Wednesday, February 22, 2012

Fidelity Mutual Fund in two minds over selloff; bidders confused

Bidders for the India business of Fidelity Mutual Fund are picking up confusing signals from the fund house. Fidelity's decision not to part with its equity fund management team and overseas advisory business has not gone well with many bidders, sources in merchant banking and mutual fund circles told ET.

Fidelity Mutual Fund, in its 'request for proposal' document, has stated it is keen to retain the equity fund management team headed by Alexander Treves. Fidelity Mutual will reach a final decision on its equity fund management team after taking into account the overall valuation of the deal, said a Fidelity insider.

What has added to the confusion is a recent mail from the Fidelity management to senior officials, talking about the possibility of a joint venture with an Indian bank. This comes barely a week after circulating the 'request for proposal' document among potential acquirers.

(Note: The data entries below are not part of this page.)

[src/csr_params.svh]
// Constants for the stack, addressing and reset sequencing unit.
`ifndef CSR_PARAMS_SVH
`define CSR_PARAMS_SVH
`define CSR_CLK_KHZ 100000
`define CSR_HOLD_MS 1
`define CSR_SEMI_MS 95
`define CSR_WDR_MS 2
`define CSR_HOLD_CYC (`CSR_HOLD_MS * `CSR_CLK_KHZ)
`define CSR_SEMI_CYC (`CSR_SEMI_MS * `CSR_CLK_KHZ)
`define CSR_WDR_CYC (`CSR_WDR_MS * `CSR_CLK_KHZ)
`define CSR_ZERO8 8'h00
`define CSR_ONE8 8'h01
`define CSR_PC_RST 14'h0000
`define CSR_POR_BIT 4
`define CSR_WDR_BIT 6
`define CSR_CAUSE_POR 8'h10
`define CSR_ADDR_CTRL 12'h000
`define CSR_ADDR_STAT 12'h004
`define CSR_ADDR_CAUSE 12'h008
`define CSR_ADDR_PSP 12'h00C
`define CSR_ADDR_DSP 12'h010
`define CSR_ADDR_BUSRST 12'h014
`define CSR_CTRL_USBIE 0
`define CSR_CTRL_GIE 1
`endif

[src/csr_pkg.sv]
// Types for the stack, addressing and reset sequencing unit.
package csr_pkg;
  typedef enum logic [2:0] {
    CSR_POR = 3'b000,
    CSR_HOLD = 3'b001,
    CSR_SEMI = 3'b011,
    CSR_RUN = 3'b010,
    CSR_WDOG = 3'b110
  } csr_state_type;
  typedef enum logic [1:0] {
    CSR_AM_IMM = 2'h0,
    CSR_AM_DIR = 2'h1,
    CSR_AM_IDX = 2'h2
  } csr_amode_type;
  typedef enum logic [3:0] {
    CSR_OP_NONE = 4'h0,
    CSR_OP_IACK = 4'h1,
    CSR_OP_CALL = 4'h2,
    CSR_OP_RETURN_FROM_INTERRUPT = 4'h3,
    CSR_OP_RET = 4'h4,
    CSR_OP_PUSH = 4'h5,
    CSR_OP_POP = 4'h6,
    CSR_OP_LDPSP = 4'h7,
    CSR_OP_SWPDSP = 4'h8
  } csr_op_type;
endpackage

Sources said sections within the Fidelity management feel that it may be a wrong time to exit India with the local market just stepping into a bullish phase.

Bullish on Fund Mgmt Business

"The business review was conducted in November and December, when markets were not doing well at all. The turnaround in markets has taken top Fidelity officials by surprise. There's a feeling that Fidelity is selling its asset at the bottom of a market cycle," said an insider at Fidelity Mutual.

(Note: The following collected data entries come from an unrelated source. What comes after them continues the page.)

<file path="config.mk">
export PLATFORM = sky130hd
export DESIGN_NAME = fls_supervisor
export DESIGN_NICKNAME = d
export VERILOG_FILES = /design/src/shared/fls_pkg.sv /design/src/core/fls_supervisor.sv
export VERILOG_INCLUDE_DIRS = /design/src /design/src/shared
export SDC_FILE = /design/constraint.sdc
export NUM_CORES = 1
export LEC_CHECK = 0
export BUFFER_PORTS_ARGS = -buffer_cell sky130_fd_sc_hd__buf_2
export CORE_ASPECT_RATIO = 2
export CORE_MARGIN = 2
export CORE_UTILIZATION = 55
export DETAILED_ROUTE_END_ITERATION = 8
export HOLD_SLACK_MARGIN = 0.03
export PLACE_DENSITY = 0.73
export SYNTH_ARGS = -nofsm -noshare
export SYNTH_HDL_FRONTEND = slang
export SYNTH_SLANG_ARGS = --single-unit
</file>
<file path="constraint.sdc">
create_clock -name CLK_SYS -period 5.75 [get_ports CLK_SYS]
set_input_delay 1.15 -clock CLK_SYS [delete_from_list [all_inputs] [get_ports CLK_SYS]]
set_output_delay 1.15 -clock CLK_SYS [all_outputs]
set_load 0.02 [all_outputs]
</file>
<file path="src/shared/fls_params.svh">
`ifndef FLS_PARAMS_SVH
`define FLS_PARAMS_SVH
// Command codes.
`define FLS_OP 8'h01
`define FLS_CLRF 8'h03
`define FLS_OC 8'h46
`define FLS_UC 8'h4b
`define FLS_OTF 8'h4f
`define FLS_OTR 8'h50
`define FLS_OTW 8'h51
`define FLS_UTW 8'h52
`define FLS_UTF 8'h53
`define FLS_UTR 8'h54
`define FLS_VOF 8'h55
`define FLS_VOR 8'h56
`define FLS_VOW 8'h57
`define FLS_SBYTE 8'h78
`define FLS_SWORD 8'h79
`define FLS_SIN 8'h7c
`define FLS_STEMP 8'h7d
// Reset values.
`define FLS_OP_RST 8'h80
`define FLS_OC_RST 16'hdbc0
`define FLS_UC_RST 16'hdc3f
`define FLS_OTF_RST 16'hebe8
`define FLS_OTW_RST 16'heb70
`define FLS_UTW_RST 16'hdc40
`define FLS_UTF_RST 16'he530
`define FLS_VOF_RST 16'hd3a0
`define FLS_VOW_RST 16'hd34d
`define FLS_RSP_RST 8'h80
// Field positions and response field codes.
`define FLS_OP_ON 7
`define FLS_SW_CATCH 0
`define FLS_SW_TEMP 2
`define FLS_SW_OFF 6
`define FLS_SW_INPUT 13
`define FLS_ST_OTF 7
`define FLS_ST_OTW 6
`define FLS_ST_UTW 5
`define FLS_ST_UTF 4
`define FLS_SI_OVF 7
`define FLS_SI_OVW 6
`define FLS_RSP_SHUT 2'h2
`define FLS_RTY_ALL 3'h7
// Timing and number format.
`define FLS_CLK_NS 50
`define FLS_STEP_NS 35000000
`define FLS_FRAC 4
`endif

</file>
<file path="src/shared/fls_pkg.sv">
package fls_pkg;
    typedef struct packed {
        logic [7:0] code;
        logic wr;
        logic rd;
        logic [15:0] wdata;
    } fls_cmd_t;
    typedef struct packed {
        logic signed [15:0] temp;
        logic signed [15:0] vin;
    } fls_meas_t;
    typedef enum logic [1:0] {ST_OFF, ST_RUN, ST_HOLD, ST_WAIT} fls_state_t;
endpackage

</file>
<file path="src/core/fls_supervisor.sv">
`timescale 1ns/1ps
`include "fls_params.svh"
module fls_supervisor #(
    parameter int unsigned STEP_CYC = `FLS_STEP_NS / `FLS_CLK_NS,
    parameter logic signed [31:0] RIPPLE = 32'sh0000_0050
) (
    input wire logic CLK_SYS, // System clock, 20 MHz.
    input wire logic RSTN, // Asynchronous reset, active low.
    input wire fls_pkg::fls_cmd_t CMD, // Command from the serial engine.
    input wire fls_pkg::fls_meas_t MEAS, // Temperature and input voltage.
    input wire logic CTRL_PIN, // Enable pin, asynchronous.
    output logic [15:0] RDATA, // Read answer.
    output logic RVALID, // Read answer strobe.
    output logic CMD_ERR, // Unmapped read strobe.
    output logic PWR_EN, // Output stage enable.
    output logic ALERT_O, // Alert pin drive level.
    output logic ALERT_OE, // Alert pin pulled low when high.
    output logic signed [31:0] OC_PEAK_LIM, // Peak inductor limit.
    output logic signed [31:0] UC_VALLEY_LIM // Valley inductor limit.
);
    import fls_pkg::*;

    // Limit word to fixed point with FLS_FRAC fraction bits.
    function automatic logic signed [31:0] lin_dec(input logic [15:0] v);
        logic signed [5:0] sh;
        logic signed [31:0] m;
        sh = $signed({v[15], v[15:11]}) + 6'sd`FLS_FRAC;
        m = {{21{v[10]}}, v[10:0]};
        if (sh >= 0) begin
            lin_dec = m <<< sh[4:0];
        end else begin
            lin_dec = m >>> 5'(-sh);
        end
    endfunction

    logic [7:0] op_reg, otr_reg, utr_reg, vor_reg;
    logic [15:0] oc_reg, uc_reg, otf_reg, otw_reg, utw_reg, utf_reg, vof_reg, vow_reg;
    logic [7:0] stemp_reg, sin_reg;
    logic ctl_s1, ctl_s2;
    logic otf_q, utf_q, vof_q;
    logic [2:0] flt_d;
    fls_state_t state, state_next;
    logic [23:0] cyc_cnt;
    logic [3:0] step_n;
    logic clr;

    // Enable pin synchroniser.
    always_ff @(posedge CLK_SYS or negedge RSTN) begin
        if (!RSTN) begin
            ctl_s1 <= 1'b0;
            ctl_s2 <= 1'b0;
        end else begin
            ctl_s1 <= CTRL_PIN;
            ctl_s2 <= ctl_s1;
        end
    end

    // Host writes to limits, responses and the on/off command.
    always_ff @(posedge CLK_SYS or negedge RSTN) begin
        if (!RSTN) begin
            op_reg <= `FLS_OP_RST;
            oc_reg <= `FLS_OC_RST;
            uc_reg <= `FLS_UC_RST;
            otf_reg <= `FLS_OTF_RST;
            otw_reg <= `FLS_OTW_RST;
            utw_reg <= `FLS_UTW_RST;
            utf_reg <= `FLS_UTF_RST;
            vof_reg <= `FLS_VOF_RST;
            vow_reg <= `FLS_VOW_RST;
            otr_reg <= `FLS_RSP_RST;
            utr_reg <= `FLS_RSP_RST;
            vor_reg <= `FLS_RSP_RST;
        end else if (CMD.wr) begin
            case (CMD.code)
                `FLS_OP: op_reg <= CMD.wdata[7:0];
                `FLS_OC: oc_reg <= CMD.wdata;
                `FLS_UC: uc_reg <= CMD.wdata;
                `FLS_OTF: otf_reg <= CMD.wdata;
                `FLS_OTR: otr_reg <= CMD.wdata[7:0];
                `FLS_OTW: otw_reg <= CMD.wdata;
                `FLS_UTW: utw_reg <= CMD.wdata;
                `FLS_UTF: utf_reg <= CMD.wdata;
                `FLS_UTR: utr_reg <= CMD.wdata[7:0];
                `FLS_VOF: vof_reg <= CMD.wdata;
                `FLS_VOR: vor_reg <= CMD.wdata[7:0];
                `FLS_VOW: vow_reg <= CMD.wdata;
                default: ;
            endcase
        end
    end

    logic signed [31:0] t_fix, v_fix;
    logic signed [31:0] otf_fix, otw_fix, utf_fix, utw_fix, vof_fix, vow_fix;
    logic ot_w, ut_w, vo_w, otf_set, utf_set, vof_set;
    // Decoded limits and comparisons against the measurements.
    always_comb begin
        t_fix = {{16{MEAS.temp[15]}}, MEAS.temp};
        v_fix = {{16{MEAS.vin[15]}}, MEAS.vin};
        otf_fix = lin_dec(otf_reg);
        otw_fix = lin_dec(otw_reg);
        utf_fix = lin_dec(utf_reg);
        utw_fix = lin_dec(utw_reg);
        vof_fix = lin_dec(vof_reg);
        vow_fix = lin_dec(vow_reg);
        ot_w = t_fix > otw_fix;
        ut_w = t_fix < utw_fix;
        vo_w = v_fix > vow_fix;
        otf_set = t_fix > otf_fix;
        utf_set = t_fix < utf_fix;
        vof_set = v_fix > vof_fix;
    end

    // Hot and cold fault levels with hysteresis back to the warning limits; the supply fault follows its limit directly.
    always_ff @(posedge CLK_SYS or negedge RSTN) begin
        if (!RSTN) begin
            otf_q <= 1'b0;
            utf_q <= 1'b0;
            vof_q <= 1'b0;
            flt_d <= 3'h0;
        end else begin
            otf_q <= otf_set | (otf_q & (t_fix >= otw_fix));
            utf_q <= utf_set | (utf_q & (t_fix <= utw_fix));
            vof_q <= vof_set;
            flt_d <= {otf_q, utf_q, vof_q};
        end
    end

    // Sticky status; a new event wins over a clear in the same cycle.
    assign clr = CMD.wr && (CMD.code == `FLS_CLRF);
    always_ff @(posedge CLK_SYS or negedge RSTN) begin
        if (!RSTN) begin
            stemp_reg <= 8'h00;
            sin_reg <= 8'h00;
        end else begin
            stemp_reg <= (clr ? 8'h00 : stemp_reg)
                | {otf_q, ot_w, ut_w, utf_q, 4'h0};
            sin_reg <= (clr ? 8'h00 : sin_reg)
                | {vof_q, vo_w, 6'h00};
        end
    end

    logic [15:0] sword;
    // Summary word built from the detail registers and the output enable.
    always_comb begin
        sword = 16'h0000;
        sword[`FLS_SW_TEMP] = |stemp_reg;
        sword[`FLS_SW_INPUT] = |sin_reg;
        sword[`FLS_SW_CATCH] = sin_reg[`FLS_SI_OVW];
        sword[`FLS_SW_OFF] = ~PWR_EN;
    end

    // Register read port and unmapped-code flag.
    always_ff @(posedge CLK_SYS or negedge RSTN) begin
        if (!RSTN) begin
            RDATA <= 16'h0000;
            RVALID <= 1'b0;
            CMD_ERR <= 1'b0;
        end else begin
            RVALID <= CMD.rd;
            CMD_ERR <= 1'b0;
            if (CMD.rd) begin
                case (CMD.code)
                    `FLS_OP: RDATA <= {8'h00, op_reg};
                    `FLS_OC: RDATA <= oc_reg;
                    `FLS_UC: RDATA <= uc_reg;
                    `FLS_OTF: RDATA <= otf_reg;
                    `FLS_OTR: RDATA <= {8'h00, otr_reg};
                    `FLS_OTW: RDATA <= otw_reg;
                    `FLS_UTW: RDATA <= utw_reg;
                    `FLS_UTF: RDATA <= utf_reg;
                    `FLS_UTR: RDATA <= {8'h00, utr_reg};
                    `FLS_VOF: RDATA <= vof_reg;
                    `FLS_VOR: RDATA <= {8'h00, vor_reg};
                    `FLS_VOW: RDATA <= vow_reg;
                    `FLS_SBYTE: RDATA <= {8'h00, sword[7:0]};
                    `FLS_SWORD: RDATA <= sword;
                    `FLS_SIN: RDATA <= {8'h00, sin_reg};
                    `FLS_STEMP: RDATA <= {8'h00, stemp_reg};
                    default: begin
                        RDATA <= 16'h0000;
                        CMD_ERR <= 1'b1;
                    end
                endcase
            end
        end
    end

    // Derived inductor limits and host alert.
    always_ff @(posedge CLK_SYS or negedge RSTN) begin
        if (!RSTN) begin
            OC_PEAK_LIM <= 32'sh0;
            UC_VALLEY_LIM <= 32'sh0;
            ALERT_OE <= 1'b0;
        end else begin
            OC_PEAK_LIM <= lin_dec(oc_reg) + RIPPLE;
            UC_VALLEY_LIM <= lin_dec(uc_reg) - RIPPLE;
            ALERT_OE <= |{stemp_reg, sin_reg};
        end
    end
    assign ALERT_O = 1'b0;

    logic on_req, evt, shut, rtry, cnt_rst, step_p;
    logic [7:0] rsp;
    logic [2:0] rsp_dly;
    logic [2:0] fnew;
    // Response selection: a standing fault shuts a running output again, while a wait reacts only to new faults.
    always_comb begin
        on_req = ctl_s2 & op_reg[`FLS_OP_ON];
        fnew = {otf_q, utf_q, vof_q} & ((state == ST_RUN) ? 3'h7 : ~flt_d);
        evt = |fnew;
        if (fnew[2]) begin
            rsp = otr_reg;
        end else if (fnew[1]) begin
            rsp = utr_reg;
        end else begin
            rsp = vor_reg;
        end
        shut = evt && (rsp[7:6] == `FLS_RSP_SHUT);
        rtry = rsp[5:3] == `FLS_RTY_ALL;
    end

    // Output control state machine.
    always_comb begin
        state_next = state;
        case (state)
            ST_OFF: begin
                if (on_req && !(otf_q | utf_q | vof_q)) begin
                    state_next = ST_RUN;
                end
            end
            ST_RUN, ST_WAIT: begin
                if (!on_req) begin
                    state_next = ST_OFF;
                end else if (shut) begin
                    state_next = rtry ? ST_WAIT : ST_HOLD;
                end else if (state == ST_WAIT && step_n == {1'b0, rsp_dly} + 4'h1) begin
                    state_next = ST_RUN;
                end
            end
            ST_HOLD: begin
                if (!on_req) begin
                    state_next = ST_OFF;
                end else if (!(otf_q | utf_q | vof_q)) begin
                    state_next = ST_RUN;
                end
            end
            default: state_next = ST_OFF;
        endcase
    end

    logic [2:0] dly_reg;
    // Delay of the fault that started the current wait.
    always_ff @(posedge CLK_SYS or negedge RSTN) begin
        if (!RSTN) begin
            dly_reg <= 3'h0;
        end else if (shut) begin
            dly_reg <= rsp[2:0];
        end
    end
    assign rsp_dly = dly_reg;

    // State register and output enable.
    always_ff @(posedge CLK_SYS or negedge RSTN) begin
        if (!RSTN) begin
            state <= ST_OFF;
            PWR_EN <= 1'b0;
        end else begin
            state <= state_next;
            PWR_EN <= state_next == ST_RUN;
        end
    end

    // Retry timer: 35 ms step pulses counted up to delay plus one.
    assign cnt_rst = shut || state != ST_WAIT || !on_req;
    assign step_p = cyc_cnt == 24'(STEP_CYC - 1);
    always_ff @(posedge CLK_SYS or negedge RSTN) begin
        if (!RSTN) begin
            cyc_cnt <= 24'h0;
            step_n <= 4'h0;
        end else if (cnt_rst) begin
            cyc_cnt <= 24'h0;
            step_n <= 4'h0;
        end else if (step_p) begin
            cyc_cnt <= 24'h0;
            step_n <= step_n + 4'h1;
        end else begin
            cyc_cnt <= cyc_cnt + 24'h1;
        end
    end

    a_hot_hyst: assert property (@(posedge CLK_SYS) disable iff (!RSTN)
        otf_q && t_fix >= otw_fix |=> otf_q) else $error("Hot fault released above warning.");
    a_cold_hyst: assert property (@(posedge CLK_SYS) disable iff (!RSTN)
        utf_q && t_fix <= utw_fix |=> utf_q) else $error("Cold fault released below warning.");
    a_hot_fault_set: assert property (@(posedge CLK_SYS) disable iff (!RSTN)
        t_fix > otf_fix |=> otf_q) else $error("Hot fault not declared.");
    a_hot_warn_stat: assert property (@(posedge CLK_SYS) disable iff (!RSTN)
        ot_w |=> stemp_reg[`FLS_ST_OTW] && sword[`FLS_SW_TEMP] ##1 ALERT_OE)
        else $error("Hot warning not reported.");
    a_cold_warn_stat: assert property (@(posedge CLK_SYS) disable iff (!RSTN)
        ut_w |=> stemp_reg[`FLS_ST_UTW] ##1 ALERT_OE) else $error("Cold warning not reported.");
    a_supply_warn_stat: assert property (@(posedge CLK_SYS) disable iff (!RSTN)
        vo_w |=> sword[`FLS_SW_INPUT] && sword[`FLS_SW_CATCH]) else $error("Supply warning not reported.");
    a_hold_stays_off: assert property (@(posedge CLK_SYS) disable iff (!RSTN)
        state == ST_HOLD && on_req && (otf_q | utf_q | vof_q) |=> !PWR_EN && state == ST_HOLD)
        else $error("Output left hold while fault active.");
    a_retry_enter: assert property (@(posedge CLK_SYS) disable iff (!RSTN)
        state == ST_RUN && on_req && shut && rtry |=> state == ST_WAIT && !PWR_EN)
        else $error("Retry wait not entered.");
    a_retry_spacing: assert property (@(posedge CLK_SYS) disable iff (!RSTN)
        state == ST_WAIT && state_next == ST_RUN |-> step_n == {1'b0, dly_reg} + 4'h1 && step_n != 4'h0)
        else $error("Restart before retry delay elapsed.");
    a_retry_abandon: assert property (@(posedge CLK_SYS) disable iff (!RSTN)
        state == ST_WAIT && !on_req |=> state == ST_OFF && step_n == 4'h0)
        else $error("Pending retry not abandoned.");
    a_peak_limit: assert property (@(posedge CLK_SYS) disable iff (!RSTN)
        1'b1 |=> OC_PEAK_LIM == lin_dec($past(oc_reg)) + RIPPLE) else $error("Peak limit wrong.");
endmodule

</file>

At the regular morning meetings in the Mumbai office, a few senior officials have expressed their desire to continue with the fund management business in India.

They are optimistic of making the fund house profitable in bullish market conditions.

Fidelity officials declined to give specific comments on the story. "Fidelity Worldwide Investment is conducting a strategic review of its onshore asset management business in India; as with strategic reviews all options are being covered. The review is underway and it is too preliminary to discuss any outcome," said a spokesperson at Fidelity Mutual.

Fidelity Mutual, with a high salary structure and accumulated losses of Rs 305 crore, is looking for a price of about 6.5% of its assets under management (AUM). The fund house has a net AUM of Rs 8,700 crore, of which Rs 5,000 crore are equity assets. "Fidelity is asking for a very high price... we've placed our bids at about 4%," said the CEO of domestic fund house. "Another concern is their reluctance to let the equity fund management team stay with the fund. The deal is not hot without the fund management team," said the person.

Till Friday, Fidelity had received bids from more than a dozen Indian and international institutions, including Invesco, Pramerica (Prudential in USA) and State Street Corp. The fund house is yet to begin the short-listing process.

"If the price is right, Fidelity may prefer an American buyer as it will smoothen the exit. Getting regulatory approvals will be easier if an American asset manager buys Fidelity India. Sebi too will like it if Fidelity finds 'an-equal weight buyer'," said another investment banker.

A few leading domestic fund houses, however, did not bid for Fidelity's assets as the acquirer, as part of the deal, has to give jobs to all members of the business management team, comprising marketing and sales personnel.

"Large Indian fund houses have full-sized business management teams; they do not have the space to accommodate Fidelity personnel," said another chief executive of a local fund house.